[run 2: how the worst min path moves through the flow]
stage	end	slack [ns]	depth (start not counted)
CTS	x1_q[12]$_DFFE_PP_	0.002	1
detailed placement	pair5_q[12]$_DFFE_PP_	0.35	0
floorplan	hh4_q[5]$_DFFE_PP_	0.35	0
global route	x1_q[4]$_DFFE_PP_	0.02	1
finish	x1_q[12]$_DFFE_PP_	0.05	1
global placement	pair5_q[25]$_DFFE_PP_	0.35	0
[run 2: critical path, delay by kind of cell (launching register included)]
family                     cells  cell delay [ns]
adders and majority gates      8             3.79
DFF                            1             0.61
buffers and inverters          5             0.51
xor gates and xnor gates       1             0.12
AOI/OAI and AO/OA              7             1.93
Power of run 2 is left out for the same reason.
File: config.mk
export PLATFORM = sky130hd
export DESIGN_NAME = sorted_key_table_top
export DESIGN_NICKNAME = d
export VERILOG_FILES = /design/src/rtl/core/sktab_pkg.sv /design/src/rtl/core/sktab_mem.sv /design/src/rtl/core/sktab_cmp.sv /design/src/rtl/core/sktab_ctrl.sv /design/src/rtl/core/sorted_key_table_top.sv
export VERILOG_INCLUDE_DIRS = /design/src /design/src/rtl/core
export SDC_FILE = /design/constraint.sdc
export NUM_CORES = 1
export LEC_CHECK = 0
export BUFFER_PORTS_ARGS = -buffer_cell sky130_fd_sc_hd__buf_4
export CAP_MARGIN = 20
export CELL_PAD_IN_SITES_DETAIL_PLACEMENT = 2
export CELL_PAD_IN_SITES_GLOBAL_PLACEMENT = 2
export CORE_UTILIZATION = 49
export DETAILED_ROUTE_END_ITERATION = 10
export PLACE_DENSITY = 0.89
export SKIP_LAST_GASP = 1
export SYNTH_ARGS = -nofsm -noshare
export SYNTH_HDL_FRONTEND = slang
export SYNTH_SLANG_ARGS = --single-unit
File: constraint.sdc
create_clock -name clk -period 11.3 [get_ports clk]
set_clock_uncertainty 0.1 [all_clocks]
set_input_delay 0.565 -clock clk [delete_from_list [all_inputs] [get_ports clk]]
set_output_delay 0.565 -clock clk [all_outputs]
set_load 0.02 [all_outputs]
File: src/rtl/core/sorted_key_table_top_assert.svh
// assertion macros used by the sequencer (sktab_ctrl)
`ifndef SORTED_KEY_TABLE_TOP_ASSERT_SVH
`define SORTED_KEY_TABLE_TOP_ASSERT_SVH

// same-cycle implication under synchronous reset
`define SKT_ASSERT_IMP(label, clk, rst, ante, cons) \
  label: assert property (@(posedge clk) disable iff (rst) (ante) |-> (cons)) \
    else $error("assertion failed");

// next-cycle implication under synchronous reset
`define SKT_ASSERT_NXT(label, clk, rst, ante, cons) \
  label: assert property (@(posedge clk) disable iff (rst) (ante) |=> (cons)) \
    else $error("assertion failed");

`endif

File: src/rtl/core/sktab_pkg.sv
package sktab_pkg;

  localparam int DATA_W       = 32;
  localparam int CAPACITY_DEF = 16;
  localparam int STATUS_W     = 3;
  localparam int OUT_IDX_W    = 5;

  typedef logic [STATUS_W-1:0] status_t;

  localparam status_t ST_FOUND     = 3'd0;
  localparam status_t ST_ABSENT    = 3'd1;
  localparam status_t ST_INSERTED  = 3'd2;
  localparam status_t ST_DUPLICATE = 3'd3;
  localparam status_t ST_FULL      = 3'd4;

  // function codes carried on the input side
  localparam logic FN_SEARCH = 1'b0;
  localparam logic FN_INSERT = 1'b1;

  typedef struct packed {
    logic signed [DATA_W-1:0] key;
    logic signed [DATA_W-1:0] id;
  } entry_t;

  // result of the shared compare unit
  typedef struct packed {
    logic eq;
    logic lt;
  } cmp_res_t;

endpackage

File: src/rtl/core/sktab_mem.sv
module sktab_mem #(
  parameter int DEPTH = 16,
  parameter int AW    = 4
) (
  input  logic              clk,
  input  logic              we,
  input  logic [AW-1:0]     waddr,
  input  sktab_pkg::entry_t wdata,
  input  logic [AW-1:0]     raddr,
  output sktab_pkg::entry_t rdata
);
  import sktab_pkg::*;

  entry_t mem [DEPTH];

  always_ff @(posedge clk) begin
    if (we) begin
      mem[waddr] <= wdata;
    end
    rdata <= mem[raddr];
  end

endmodule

REQUIRED WORK:
For the entries above, give only the number of lines that contain the word "gates".

RESPONSE:
2